With 40 million people living with HIV in low-income countries and an estimated 6 million people in these countries currently requiring life-sustaining HAART, the World Health Organization (WHO) and UNAIDS has issued the 3 by 5 Initiative, an effort to get 3 million people in resource-limited countries on antiretroviral therapy by the end of 2005. WHO offers technical recommendations to achieve this goal in their recently revised guidelines for scaling up antiretroviral therapy in resource-limited settings. Citing the urgency of providing therapy on a wide scale and the financial and technological constraints to drastically upgrading laboratory facilities, the Monitoring section of these guidelines stipulates that CD4 count testing is desirable but not essential for antiretroviral use in resource-limited settings. Where CD4 count testing is not available or too expensive for routine use, WHO recommends the use of total lymphocyte count (TLC) to monitor the immune response to HAART. TLC is an inexpensive and widely available laboratory parameter. TLC is easily obtained from the routine complete blood count (CBC) with differential by multiplying percentage lymphocytes by leukocyte count. In southern India, for example, the cost of a single TLC from a CBC is <$1 (US) whereas a single CD4 count by flow cytometry is approximately $30 (US). In India, where the average annual income is <$350 and annual per capita spending on health by the government is $133, the cumulative cost of monitoring HAART becomes a significant financial challenge. When computing cost on a annual basis, quarterly monitoring with TLC amounts to only $4 per year while that of CD4 count testing is $120 per year.
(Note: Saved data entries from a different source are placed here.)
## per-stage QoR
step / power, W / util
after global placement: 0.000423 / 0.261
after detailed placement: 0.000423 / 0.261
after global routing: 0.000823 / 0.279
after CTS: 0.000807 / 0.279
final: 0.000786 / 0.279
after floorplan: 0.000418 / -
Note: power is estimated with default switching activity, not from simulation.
File: src/rtl/axi_interface_master_pkg.sv
// Shared widths, AXI encodings and response helper for the AXI4 initiator.
package axi_interface_master_pkg;

  localparam int ID_BITS    = 4;
  localparam int ADDR_WIDTH = 32;
  localparam int DATA_WIDTH = 32;
  localparam int LEN_BITS   = 8;
  localparam int SIZE_BITS  = 3;

  localparam logic [1:0] RESP_OKAY   = 2'd0;
  localparam logic [1:0] RESP_EXOKAY = 2'd1;
  localparam logic [1:0] RESP_SLVERR = 2'd2;
  localparam logic [1:0] RESP_DECERR = 2'd3;
  localparam logic [1:0] BURST_INCR  = 2'b01;

  localparam logic [SIZE_BITS-1:0] AXI_SIZE = SIZE_BITS'($clog2(DATA_WIDTH / 8));

  // Response codes are ordered by severity, so the worst one is the numeric max.
  function automatic logic [1:0] resp_max(input logic [1:0] a, input logic [1:0] b);
    return (a > b) ? a : b;
  endfunction

endpackage
--- config.mk ---
export PLATFORM = sky130hd
export DESIGN_NAME = fb_arbiter
export DESIGN_NICKNAME = d
export VERILOG_FILES = /design/src/rtl/fb_pkg.sv /design/src/rtl/fb_wbuf.sv /design/src/rtl/fb_arbiter.sv
export SDC_FILE = /design/constraint.sdc
export NUM_CORES = 1
export LEC_CHECK = 0
export BUFFER_PORTS_ARGS = -buffer_cell sky130_fd_sc_hd__buf_2
export CAP_MARGIN = 10
export CORE_MARGIN = 10
export CORE_UTILIZATION = 49
export DETAILED_ROUTE_END_ITERATION = 16
export PLACE_DENSITY = 0.78
export SETUP_SLACK_MARGIN = 0.05
export SLEW_MARGIN = 10
export SYNTH_ARGS = -nofsm -noshare
export SYNTH_HDL_FRONTEND = slang
export SYNTH_SLANG_ARGS = --single-unit
--- constraint.sdc ---
create_clock -name clk_i -period 2 [get_ports clk_i]
set_clock_uncertainty 0.2 [all_clocks]
set_input_delay 0.2 -clock clk_i [delete_from_list [all_inputs] [get_ports clk_i]]
set_output_delay 0.2 -clock clk_i [all_outputs]
set_load 0.02 [all_outputs]
--- src/rtl/fb_pkg.sv ---
// Shared types and defaults for the LED frame-buffer arbiter.
// Holds geometry defaults, the pixel word layout, the FSM and grant enums.
// Build option: define DOUBLE_BUF_EN to add a bank bit above the {row,col} address.
package fb_pkg;

    localparam int FB_ROW_W  = 3;   // 8 scan rows
    localparam int FB_COL_W  = 8;   // 32*NUM_PANELS columns
    localparam int FB_DATA_W = 6;   // {r1,g1,b1,r2,g2,b2}

`ifdef DOUBLE_BUF_EN
    localparam int FB_BANK_W = 1;
`else
    localparam int FB_BANK_W = 0;
`endif

    // Upper-half and lower-half colour bits of one scan column.
    typedef struct packed {
        logic r1;
        logic g1;
        logic b1;
        logic r2;
        logic g2;
        logic b2;
    } pixel_t;

    typedef enum logic {
        IDLE,
        CLEAR
    } fsm_e;

    // Owner of the RAM port in the current cycle.
    typedef enum logic [1:0] {
        G_NONE,
        G_RD,
        G_CLR,
        G_WR
    } grant_e;

endpackage
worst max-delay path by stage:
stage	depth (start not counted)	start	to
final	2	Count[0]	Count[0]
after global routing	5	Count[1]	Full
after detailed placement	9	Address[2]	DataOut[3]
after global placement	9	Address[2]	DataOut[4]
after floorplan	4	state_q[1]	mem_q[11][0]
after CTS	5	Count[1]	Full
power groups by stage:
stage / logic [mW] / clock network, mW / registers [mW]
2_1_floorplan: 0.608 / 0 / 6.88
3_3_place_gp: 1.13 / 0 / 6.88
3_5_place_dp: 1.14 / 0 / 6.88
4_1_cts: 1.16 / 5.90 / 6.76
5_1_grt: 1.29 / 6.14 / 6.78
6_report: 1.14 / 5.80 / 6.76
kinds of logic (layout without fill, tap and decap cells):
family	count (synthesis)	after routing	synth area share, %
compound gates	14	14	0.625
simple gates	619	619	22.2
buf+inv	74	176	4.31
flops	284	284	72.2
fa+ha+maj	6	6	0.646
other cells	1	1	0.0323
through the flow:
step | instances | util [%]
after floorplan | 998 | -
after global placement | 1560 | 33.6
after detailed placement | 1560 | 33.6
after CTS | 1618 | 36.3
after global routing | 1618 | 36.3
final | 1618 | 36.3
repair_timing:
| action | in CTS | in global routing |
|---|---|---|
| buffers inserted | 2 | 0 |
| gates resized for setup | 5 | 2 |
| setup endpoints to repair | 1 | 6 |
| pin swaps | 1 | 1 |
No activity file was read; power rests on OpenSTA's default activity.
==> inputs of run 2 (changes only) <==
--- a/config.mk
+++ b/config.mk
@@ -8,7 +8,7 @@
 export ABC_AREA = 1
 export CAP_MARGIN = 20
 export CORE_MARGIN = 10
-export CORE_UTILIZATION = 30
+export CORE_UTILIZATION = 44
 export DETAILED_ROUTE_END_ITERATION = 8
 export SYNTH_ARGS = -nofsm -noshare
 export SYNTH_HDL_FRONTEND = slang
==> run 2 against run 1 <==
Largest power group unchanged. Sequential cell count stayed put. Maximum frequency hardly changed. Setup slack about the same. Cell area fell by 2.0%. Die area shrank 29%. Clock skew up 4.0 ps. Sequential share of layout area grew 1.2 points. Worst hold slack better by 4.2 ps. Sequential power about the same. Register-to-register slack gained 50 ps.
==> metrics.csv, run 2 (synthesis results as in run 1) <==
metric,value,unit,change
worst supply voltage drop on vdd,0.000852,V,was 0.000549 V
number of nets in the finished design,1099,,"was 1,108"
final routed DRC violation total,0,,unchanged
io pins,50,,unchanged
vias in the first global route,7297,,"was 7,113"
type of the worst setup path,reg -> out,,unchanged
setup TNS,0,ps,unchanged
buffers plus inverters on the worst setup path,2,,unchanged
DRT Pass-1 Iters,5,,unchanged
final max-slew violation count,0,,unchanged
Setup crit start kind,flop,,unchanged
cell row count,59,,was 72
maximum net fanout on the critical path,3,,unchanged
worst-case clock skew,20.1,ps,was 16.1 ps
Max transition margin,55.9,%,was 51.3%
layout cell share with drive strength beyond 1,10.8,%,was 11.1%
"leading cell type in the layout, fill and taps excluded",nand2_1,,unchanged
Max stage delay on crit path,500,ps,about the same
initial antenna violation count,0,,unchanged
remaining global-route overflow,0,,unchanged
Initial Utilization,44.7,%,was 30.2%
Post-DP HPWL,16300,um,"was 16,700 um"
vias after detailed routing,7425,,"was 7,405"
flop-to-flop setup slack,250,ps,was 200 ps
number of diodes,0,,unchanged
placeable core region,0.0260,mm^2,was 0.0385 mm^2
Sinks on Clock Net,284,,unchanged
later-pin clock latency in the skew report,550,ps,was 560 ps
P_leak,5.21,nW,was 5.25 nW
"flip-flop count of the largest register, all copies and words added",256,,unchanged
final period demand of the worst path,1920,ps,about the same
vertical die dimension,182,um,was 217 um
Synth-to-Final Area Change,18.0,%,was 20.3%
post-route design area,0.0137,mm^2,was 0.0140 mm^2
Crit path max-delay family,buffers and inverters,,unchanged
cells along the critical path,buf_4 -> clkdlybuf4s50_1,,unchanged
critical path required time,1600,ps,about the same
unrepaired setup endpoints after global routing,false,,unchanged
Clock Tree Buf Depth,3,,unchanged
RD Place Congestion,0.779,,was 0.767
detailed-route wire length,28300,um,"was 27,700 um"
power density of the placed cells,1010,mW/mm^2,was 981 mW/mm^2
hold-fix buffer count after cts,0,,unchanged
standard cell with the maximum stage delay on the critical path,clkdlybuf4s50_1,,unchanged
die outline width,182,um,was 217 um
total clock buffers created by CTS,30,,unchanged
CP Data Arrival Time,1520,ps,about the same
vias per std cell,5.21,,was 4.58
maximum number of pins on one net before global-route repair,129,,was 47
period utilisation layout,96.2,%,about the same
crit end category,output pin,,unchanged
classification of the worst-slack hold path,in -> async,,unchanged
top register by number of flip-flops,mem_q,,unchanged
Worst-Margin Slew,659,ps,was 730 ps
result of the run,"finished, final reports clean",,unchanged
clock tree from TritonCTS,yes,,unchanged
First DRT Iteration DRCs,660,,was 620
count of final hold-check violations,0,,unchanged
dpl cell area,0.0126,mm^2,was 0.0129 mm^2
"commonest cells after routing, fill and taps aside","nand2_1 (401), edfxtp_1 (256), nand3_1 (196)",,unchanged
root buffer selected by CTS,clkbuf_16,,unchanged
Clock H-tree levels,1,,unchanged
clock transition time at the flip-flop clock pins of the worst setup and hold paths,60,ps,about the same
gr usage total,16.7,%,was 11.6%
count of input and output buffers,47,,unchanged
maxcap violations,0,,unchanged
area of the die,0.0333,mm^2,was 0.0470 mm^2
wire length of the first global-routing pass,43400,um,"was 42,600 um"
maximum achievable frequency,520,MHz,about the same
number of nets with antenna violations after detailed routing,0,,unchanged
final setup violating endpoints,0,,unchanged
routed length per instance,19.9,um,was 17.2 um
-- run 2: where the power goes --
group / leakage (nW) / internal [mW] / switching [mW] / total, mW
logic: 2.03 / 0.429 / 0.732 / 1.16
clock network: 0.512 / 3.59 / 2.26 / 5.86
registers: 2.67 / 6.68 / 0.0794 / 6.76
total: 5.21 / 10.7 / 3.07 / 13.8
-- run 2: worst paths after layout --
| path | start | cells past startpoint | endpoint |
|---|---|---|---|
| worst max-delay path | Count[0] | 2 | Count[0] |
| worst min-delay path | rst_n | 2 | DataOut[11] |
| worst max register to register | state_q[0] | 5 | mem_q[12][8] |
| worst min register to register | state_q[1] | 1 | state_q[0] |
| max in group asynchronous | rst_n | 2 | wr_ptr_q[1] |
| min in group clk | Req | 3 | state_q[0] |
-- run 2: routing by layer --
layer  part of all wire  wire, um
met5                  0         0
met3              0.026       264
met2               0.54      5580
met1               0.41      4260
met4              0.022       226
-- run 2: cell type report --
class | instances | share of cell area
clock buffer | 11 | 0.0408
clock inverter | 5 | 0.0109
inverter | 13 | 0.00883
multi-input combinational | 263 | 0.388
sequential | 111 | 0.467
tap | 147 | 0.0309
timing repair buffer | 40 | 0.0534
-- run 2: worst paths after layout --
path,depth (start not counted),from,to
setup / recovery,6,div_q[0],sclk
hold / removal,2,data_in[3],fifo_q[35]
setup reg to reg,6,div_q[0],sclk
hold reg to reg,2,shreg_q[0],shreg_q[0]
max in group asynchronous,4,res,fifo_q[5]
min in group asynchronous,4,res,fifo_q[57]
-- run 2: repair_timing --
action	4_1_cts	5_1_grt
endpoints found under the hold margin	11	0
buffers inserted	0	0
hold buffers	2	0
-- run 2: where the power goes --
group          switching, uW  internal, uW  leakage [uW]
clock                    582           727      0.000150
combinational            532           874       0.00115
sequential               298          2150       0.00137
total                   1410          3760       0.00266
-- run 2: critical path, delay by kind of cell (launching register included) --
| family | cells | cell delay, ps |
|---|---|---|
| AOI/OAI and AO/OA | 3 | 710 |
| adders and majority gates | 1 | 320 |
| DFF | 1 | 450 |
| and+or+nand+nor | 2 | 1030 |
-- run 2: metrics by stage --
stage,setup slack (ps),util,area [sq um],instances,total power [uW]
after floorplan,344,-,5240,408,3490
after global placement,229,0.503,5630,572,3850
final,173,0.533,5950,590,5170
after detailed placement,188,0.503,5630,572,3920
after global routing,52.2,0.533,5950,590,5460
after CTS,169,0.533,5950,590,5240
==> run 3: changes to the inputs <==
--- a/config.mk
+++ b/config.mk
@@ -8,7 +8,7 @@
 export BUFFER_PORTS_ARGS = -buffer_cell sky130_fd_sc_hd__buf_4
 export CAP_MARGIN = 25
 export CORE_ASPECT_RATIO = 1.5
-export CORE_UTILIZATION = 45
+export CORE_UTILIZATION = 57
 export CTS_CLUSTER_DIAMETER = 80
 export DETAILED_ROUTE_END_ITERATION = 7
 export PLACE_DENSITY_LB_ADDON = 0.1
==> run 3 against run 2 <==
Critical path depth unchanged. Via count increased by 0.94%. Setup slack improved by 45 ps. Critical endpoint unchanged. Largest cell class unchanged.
$ cat src/rtl/host_specific_top_rx_from_host.sv
// Host-side receive front end: captures one host command packet, validates and
// decodes it, tracks the link encryption-enable state, builds a 128-bit frame
// (optionally XOR-encrypted) and emits it as two SECDED Hamming(72,64) codewords.
module host_specific_top_rx_from_host #(
  parameter logic [7:0]   OP_ENCRYPT  = 8'h01,
  parameter logic [7:0]   OP_READ_YAW = 8'h03,
  parameter logic [47:0]  BROADCAST   = 48'hFFFF_FFFF_FFFF,
  parameter logic [111:0] ENC_KEY     = {14{8'h5A}}
) (
  input  logic          clk,
  input  logic          reset,
  input  logic [1023:0] input_data,
  input  logic          send_packet,
  output logic [143:0]  encoded_output,
  output logic          error,
  output logic          done
);

  typedef enum logic [1:0] {
    S_IDLE   = 2'd0,
    S_DECODE = 2'd1,
    S_ENCODE = 2'd2,
    S_DONE   = 2'd3
  } state_t;

  state_t        state_r;
  state_t        next_state_s;
  logic          capture_s;
  logic          decode_s;
  logic          finish_s;
  logic [71:0]   pkt_r;
  logic          valid_r;
  logic          encrypt_en_r;
  logic [7:0]    seq_r;
  logic [7:0]    opcode_s;
  logic [47:0]   target_s;
  logic [7:0]    size_s;
  logic [7:0]    payload_s;
  logic          valid_s;
  logic          new_en_s;
  logic [63:0]   w0_s;
  logic [63:0]   w1_s;
  logic [111:0]  mix_s;
  logic          unused_bits_s;

  // Only the first nine bytes of the packet carry meaning.
  assign unused_bits_s = ^input_data[1023:72];

  // Hamming(72,64) SECDED: parity at power-of-two positions, data fills the
  // remaining positions 3..71 ascending, overall parity in bit 0.
  function automatic logic [71:0] secded_encode(input logic [63:0] data);
    logic [71:0] cw;
    logic [5:0]  j;
    logic        par;
    cw = 72'd0;
    j  = 6'd0;
    for (logic [6:0] p = 7'd1; p < 7'd72; p++) begin
      if ((p & (p - 7'd1)) != 7'd0) begin
        cw[p] = data[j];
        j     = j + 6'd1;
      end else begin
        cw[p] = 1'b0;
      end
    end
    for (logic [2:0] k = 3'd0; k < 3'd7; k++) begin
      par = 1'b0;
      for (logic [6:0] p = 7'd1; p < 7'd72; p++) begin
        if (p[k]) begin
          par = par ^ cw[p];
        end else begin
          par = par;
        end
      end
      cw[7'd1 << k] = par;
    end
    cw[0] = ^cw[71:1];
    return cw;
  endfunction

  // State register.
  always_ff @(posedge clk or posedge reset) begin
    if (reset) state_r <= S_IDLE;
    else       state_r <= next_state_s;
  end

  // Next-state logic; strobes outside IDLE are ignored.
  always_comb begin
    next_state_s = state_r;
    case (state_r)
      S_IDLE:   next_state_s = send_packet ? S_DECODE : S_IDLE;
      S_DECODE: next_state_s = S_ENCODE;
      S_ENCODE: next_state_s = S_DONE;
      S_DONE:   next_state_s = S_IDLE;
      default:  next_state_s = S_IDLE;
    endcase
  end

  // FSM control strobes for the datapath.
  always_comb begin
    capture_s = 1'b0;
    decode_s  = 1'b0;
    finish_s  = 1'b0;
    case (state_r)
      S_IDLE:   capture_s = send_packet;
      S_DECODE: decode_s  = 1'b1;
      S_ENCODE: finish_s  = 1'b1;
      S_DONE:   finish_s  = 1'b0;
      default:  finish_s  = 1'b0;
    endcase
  end

  // Packet field split and validation against the opcode rules.
  always_comb begin
    opcode_s  = pkt_r[7:0];
    target_s  = pkt_r[55:8];
    size_s    = pkt_r[63:56];
    payload_s = pkt_r[71:64];
    valid_s   = 1'b0;
    new_en_s  = encrypt_en_r;
    case (opcode_s)
      OP_ENCRYPT: begin
        valid_s  = (target_s == BROADCAST) && (size_s == 8'd1) && (payload_s[7:1] == 7'd0);
        new_en_s = payload_s[0];
      end
      OP_READ_YAW: begin
        valid_s = (size_s == 8'd0) && (target_s != BROADCAST) && (target_s != 48'd0);
      end
      default: valid_s = 1'b0;
    endcase
  end

  // Outbound frame; the encryption-config acknowledgement always goes out in clear.
  always_comb begin
    w0_s  = {seq_r, target_s, opcode_s};
    w1_s  = {47'd0, encrypt_en_r, payload_s, size_s};
    mix_s = {w1_s, w0_s[55:8]} ^ ENC_KEY;
    if (encrypt_en_r && (opcode_s != OP_ENCRYPT)) begin
      w1_s = mix_s[111:48];
      w0_s = {seq_r, mix_s[47:0], opcode_s};
    end else begin
      w1_s = w1_s;
    end
  end

  // Packet capture, validation result, encryption state and sequence counter.
  always_ff @(posedge clk or posedge reset) begin
    if (reset) begin
      pkt_r        <= 72'd0;
      valid_r      <= 1'b0;
      encrypt_en_r <= 1'b0;
      seq_r        <= 8'd0;
    end else begin
      if (capture_s) pkt_r <= input_data[71:0];
      if (decode_s) begin
        valid_r <= valid_s;
        if (valid_s) encrypt_en_r <= new_en_s;
      end
      if (finish_s && valid_r) seq_r <= seq_r + 8'd1;
    end
  end

  // Registered outputs, updated as the FSM enters DONE and held afterwards.
  always_ff @(posedge clk or posedge reset) begin
    if (reset) begin
      encoded_output <= 144'd0;
      error          <= 1'b0;
      done           <= 1'b0;
    end else begin
      done <= finish_s;
      if (finish_s) begin
        encoded_output <= valid_r ? {secded_encode(w1_s), secded_encode(w0_s)} : 144'd0;
        error          <= ~valid_r;
      end
    end
  end

endmodule
[src/rtl/mm_pkg.sv]
// Shared types and encodings for the matching-memory front end.
// Entry field widths are fixed here, so mm_match TAG_W/DATA_W must keep their defaults.
package mm_pkg;

  localparam int unsigned EntryTagW  = 8;
  localparam int unsigned EntryDataW = 16;

  localparam logic LR_LEFT  = 1'b0;
  localparam logic LR_RIGHT = 1'b1;
  localparam logic EXB_PASS = 1'b1;
  localparam logic EXB_DEL  = 1'b0;

  typedef enum logic [1:0] {
    StIdle,
    StLookup,
    StOut
  } state_e;

  typedef struct packed {
    logic                  valid;
    logic [EntryTagW-1:0]  tag;
    logic                  lr;
    logic [EntryDataW-1:0] data;
  } entry_t;

endpackage

[src/rtl/mm_cam.sv]
// Combinational associative search over the waiting-token table.
// Finds the lowest-index partner (same tag, opposite side) and the lowest free entry.
module mm_cam
  import mm_pkg::*;
#(
  parameter int unsigned DEPTH = 8,
  localparam int unsigned IdxW = $clog2(DEPTH)
) (
  input  entry_t [DEPTH-1:0]     tab_i,
  input  logic   [EntryTagW-1:0] tag_i,
  input  logic                   lr_i,
  output logic                   hit_o,
  output logic   [IdxW-1:0]      hit_idx_o,
  output logic                   free_any_o,
  output logic   [IdxW-1:0]      free_idx_o
);

  always_comb begin
    hit_o      = 1'b0;
    hit_idx_o  = '0;
    free_any_o = 1'b0;
    free_idx_o = '0;
    // Scan downwards so the last assignment is the lowest index.
    for (int i = int'(DEPTH) - 1; i >= 0; i--) begin
      if (tab_i[i].valid && (tab_i[i].tag == tag_i) && (tab_i[i].lr != lr_i)) begin
        hit_o     = 1'b1;
        hit_idx_o = IdxW'(i);
      end
      if (!tab_i[i].valid) begin
        free_any_o = 1'b1;
        free_idx_o = IdxW'(i);
      end
    end
  end

endmodule

[src/rtl/mm_match.sv]
// Matching-memory front end: pairs left/right operand tokens by tag and forwards
// either the matched pair (exb=1) or the lone stored token (exb=0) downstream.
module mm_match
  import mm_pkg::*;
#(
  parameter int unsigned TAG_W  = EntryTagW,
  parameter int unsigned DATA_W = EntryDataW,
  parameter int unsigned DEPTH  = 8,
  localparam int unsigned IdxW  = $clog2(DEPTH),
  localparam int unsigned OccW  = $clog2(DEPTH) + 1
) (
  input  logic              CLK,
  input  logic              MR,
  input  logic              in_send,
  output logic              in_ack,
  input  logic [TAG_W-1:0]  in_tag,
  input  logic              in_lr,
  input  logic [DATA_W-1:0] in_data,
  output logic              out_send,
  input  logic              out_ack,
  output logic [TAG_W-1:0]  out_tag,
  output logic [DATA_W-1:0] out_ldata,
  output logic [DATA_W-1:0] out_rdata,
  output logic              out_exb,
  output logic [OccW-1:0]   occupancy,
  output logic              ovf_err
);

  state_e              state_q;
  entry_t [DEPTH-1:0]  tab_q;
  logic   [TAG_W-1:0]  reg_tag_q;
  logic                reg_lr_q;
  logic   [DATA_W-1:0] reg_data_q;
  logic                in_ack_q;
  logic                out_send_q;
  logic   [TAG_W-1:0]  out_tag_q;
  logic   [DATA_W-1:0] out_ldata_q;
  logic   [DATA_W-1:0] out_rdata_q;
  logic                out_exb_q;
  logic   [OccW-1:0]   occ_q;
  logic                ovf_q;

  logic                hit;
  logic   [IdxW-1:0]   hit_idx;
  logic                free_any;
  logic   [IdxW-1:0]   free_idx;

  mm_cam #(
    .DEPTH(DEPTH)
  ) u_cam (
    .tab_i      (tab_q),
    .tag_i      (reg_tag_q),
    .lr_i       (reg_lr_q),
    .hit_o      (hit),
    .hit_idx_o  (hit_idx),
    .free_any_o (free_any),
    .free_idx_o (free_idx)
  );

  always_ff @(posedge CLK or posedge MR) begin
    if (MR) begin
      state_q     <= StIdle;
      tab_q       <= '0;
      reg_tag_q   <= '0;
      reg_lr_q    <= LR_LEFT;
      reg_data_q  <= '0;
      in_ack_q    <= 1'b0;
      out_send_q  <= 1'b0;
      out_tag_q   <= '0;
      out_ldata_q <= '0;
      out_rdata_q <= '0;
      out_exb_q   <= EXB_DEL;
      occ_q       <= '0;
      ovf_q       <= 1'b0;
    end else begin
      case (state_q)
        StIdle: begin
          if (in_send && in_ack_q) begin
            reg_tag_q  <= in_tag;
            reg_lr_q   <= in_lr;
            reg_data_q <= in_data;
            in_ack_q   <= 1'b0;
            state_q    <= StLookup;
          end else begin
            // Raises in_ack on the first edge after reset is released.
            in_ack_q <= 1'b1;
          end
        end
        StLookup: begin
          out_tag_q  <= reg_tag_q;
          out_send_q <= 1'b1;
          state_q    <= StOut;
          if (hit) begin
            tab_q[hit_idx].valid <= 1'b0;
            out_exb_q            <= EXB_PASS;
            occ_q                <= occ_q - OccW'(1);
            if (reg_lr_q == LR_LEFT) begin
              out_ldata_q <= reg_data_q;
              out_rdata_q <= tab_q[hit_idx].data;
            end else begin
              out_ldata_q <= tab_q[hit_idx].data;
              out_rdata_q <= reg_data_q;
            end
          end else begin
            out_exb_q   <= EXB_DEL;
            out_ldata_q <= (reg_lr_q == LR_LEFT) ? reg_data_q : '0;
            out_rdata_q <= (reg_lr_q == LR_RIGHT) ? reg_data_q : '0;
            if (free_any) begin
              tab_q[free_idx] <= '{valid: 1'b1, tag: reg_tag_q, lr: reg_lr_q, data: reg_data_q};
              occ_q           <= occ_q + OccW'(1);
            end else begin
              ovf_q <= 1'b1;
            end
          end
        end
        StOut: begin
          if (out_ack) begin
            out_send_q <= 1'b0;
            in_ack_q   <= 1'b1;
            state_q    <= StIdle;
          end
        end
        default: state_q <= StIdle;
      endcase
    end
  end

  assign in_ack    = in_ack_q;
  assign out_send  = out_send_q;
  assign out_tag   = out_tag_q;
  assign out_ldata = out_ldata_q;
  assign out_rdata = out_rdata_q;
  assign out_exb   = out_exb_q;
  assign occupancy = occ_q;
  assign ovf_err   = ovf_q;

endmodule
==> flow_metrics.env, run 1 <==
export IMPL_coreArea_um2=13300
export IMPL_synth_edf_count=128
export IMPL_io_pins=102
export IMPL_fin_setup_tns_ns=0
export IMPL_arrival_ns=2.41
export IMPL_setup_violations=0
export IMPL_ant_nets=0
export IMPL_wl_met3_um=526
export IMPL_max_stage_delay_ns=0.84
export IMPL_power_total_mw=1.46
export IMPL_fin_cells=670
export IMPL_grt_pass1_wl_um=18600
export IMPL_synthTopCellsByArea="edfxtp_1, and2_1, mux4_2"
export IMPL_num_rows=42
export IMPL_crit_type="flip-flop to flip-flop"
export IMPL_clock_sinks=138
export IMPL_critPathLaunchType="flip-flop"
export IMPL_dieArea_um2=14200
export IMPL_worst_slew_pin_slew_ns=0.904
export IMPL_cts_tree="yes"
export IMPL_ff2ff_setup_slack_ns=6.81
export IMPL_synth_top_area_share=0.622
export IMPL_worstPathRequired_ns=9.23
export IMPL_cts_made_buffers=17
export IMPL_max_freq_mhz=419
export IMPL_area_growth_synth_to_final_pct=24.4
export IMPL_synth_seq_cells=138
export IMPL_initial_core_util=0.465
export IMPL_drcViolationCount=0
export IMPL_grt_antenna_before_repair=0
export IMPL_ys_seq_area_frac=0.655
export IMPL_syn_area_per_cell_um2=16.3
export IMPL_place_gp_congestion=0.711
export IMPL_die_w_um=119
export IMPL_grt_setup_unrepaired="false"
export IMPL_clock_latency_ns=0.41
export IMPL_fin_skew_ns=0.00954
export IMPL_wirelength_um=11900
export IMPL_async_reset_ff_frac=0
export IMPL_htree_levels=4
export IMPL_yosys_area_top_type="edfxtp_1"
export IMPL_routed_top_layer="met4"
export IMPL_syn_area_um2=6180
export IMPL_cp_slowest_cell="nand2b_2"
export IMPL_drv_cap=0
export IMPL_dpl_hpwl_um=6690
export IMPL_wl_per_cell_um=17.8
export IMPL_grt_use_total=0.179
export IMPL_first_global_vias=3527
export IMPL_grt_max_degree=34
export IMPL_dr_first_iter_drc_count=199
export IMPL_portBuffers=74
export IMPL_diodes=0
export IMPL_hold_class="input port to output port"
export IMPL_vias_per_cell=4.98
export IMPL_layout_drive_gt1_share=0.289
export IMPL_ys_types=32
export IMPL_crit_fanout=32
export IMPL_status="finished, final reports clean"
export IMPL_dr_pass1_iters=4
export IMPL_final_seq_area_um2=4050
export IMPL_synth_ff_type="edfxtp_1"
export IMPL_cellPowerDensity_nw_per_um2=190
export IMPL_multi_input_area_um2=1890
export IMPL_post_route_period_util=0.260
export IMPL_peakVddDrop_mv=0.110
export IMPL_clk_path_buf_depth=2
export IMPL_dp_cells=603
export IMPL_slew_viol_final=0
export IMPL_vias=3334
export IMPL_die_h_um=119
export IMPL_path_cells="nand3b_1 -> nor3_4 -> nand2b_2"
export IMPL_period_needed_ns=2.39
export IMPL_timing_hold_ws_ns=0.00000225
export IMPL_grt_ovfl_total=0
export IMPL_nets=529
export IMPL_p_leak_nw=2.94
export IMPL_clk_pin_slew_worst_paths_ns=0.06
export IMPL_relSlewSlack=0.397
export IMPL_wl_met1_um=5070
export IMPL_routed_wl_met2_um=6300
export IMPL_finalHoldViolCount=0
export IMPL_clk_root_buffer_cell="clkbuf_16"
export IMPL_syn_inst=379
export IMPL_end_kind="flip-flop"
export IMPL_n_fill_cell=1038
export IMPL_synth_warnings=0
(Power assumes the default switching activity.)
According to UNAIDS, even with the dramatic price reductions on HAART regimens to $300-$400 (US) per year, administration of antiretroviral therapy will remain unaffordable for many resource-limited countries. The extent of funding required for the wide range of activities that make up anti-retroviral therapy programs in addition to monitoring of therapy, including drug procurement, drug distribution, clinical management of complications, monitoring of therapy, assessment and support of drug adherence, necessitates cost-effective solutions where appropriate and achievable. In light of its low cost and widespread availability, TLC has already been a useful tool in low-income countries for predicting im-munosuppression and triggering opportunistic infection prophylaxis. Recent studies have also demonstrated that TLC alone and in combination with hemoglobin may be useful in determining when to initiate antiretroviral therapy. However, there are fewer studies examining the change of TLC in patients on antiretroviral therapy.
The purpose of this paper is to assess the capability and clinical utility of TLC change to serve as a surrogate marker for CD4 count change in monitoring patients on HAART, which has important implications for resource-limited settings. TLC and CD4 count changes-as opposed to cross-sectional values-are used because the standard quantification of immunologic response to therapy is change in CD4 count.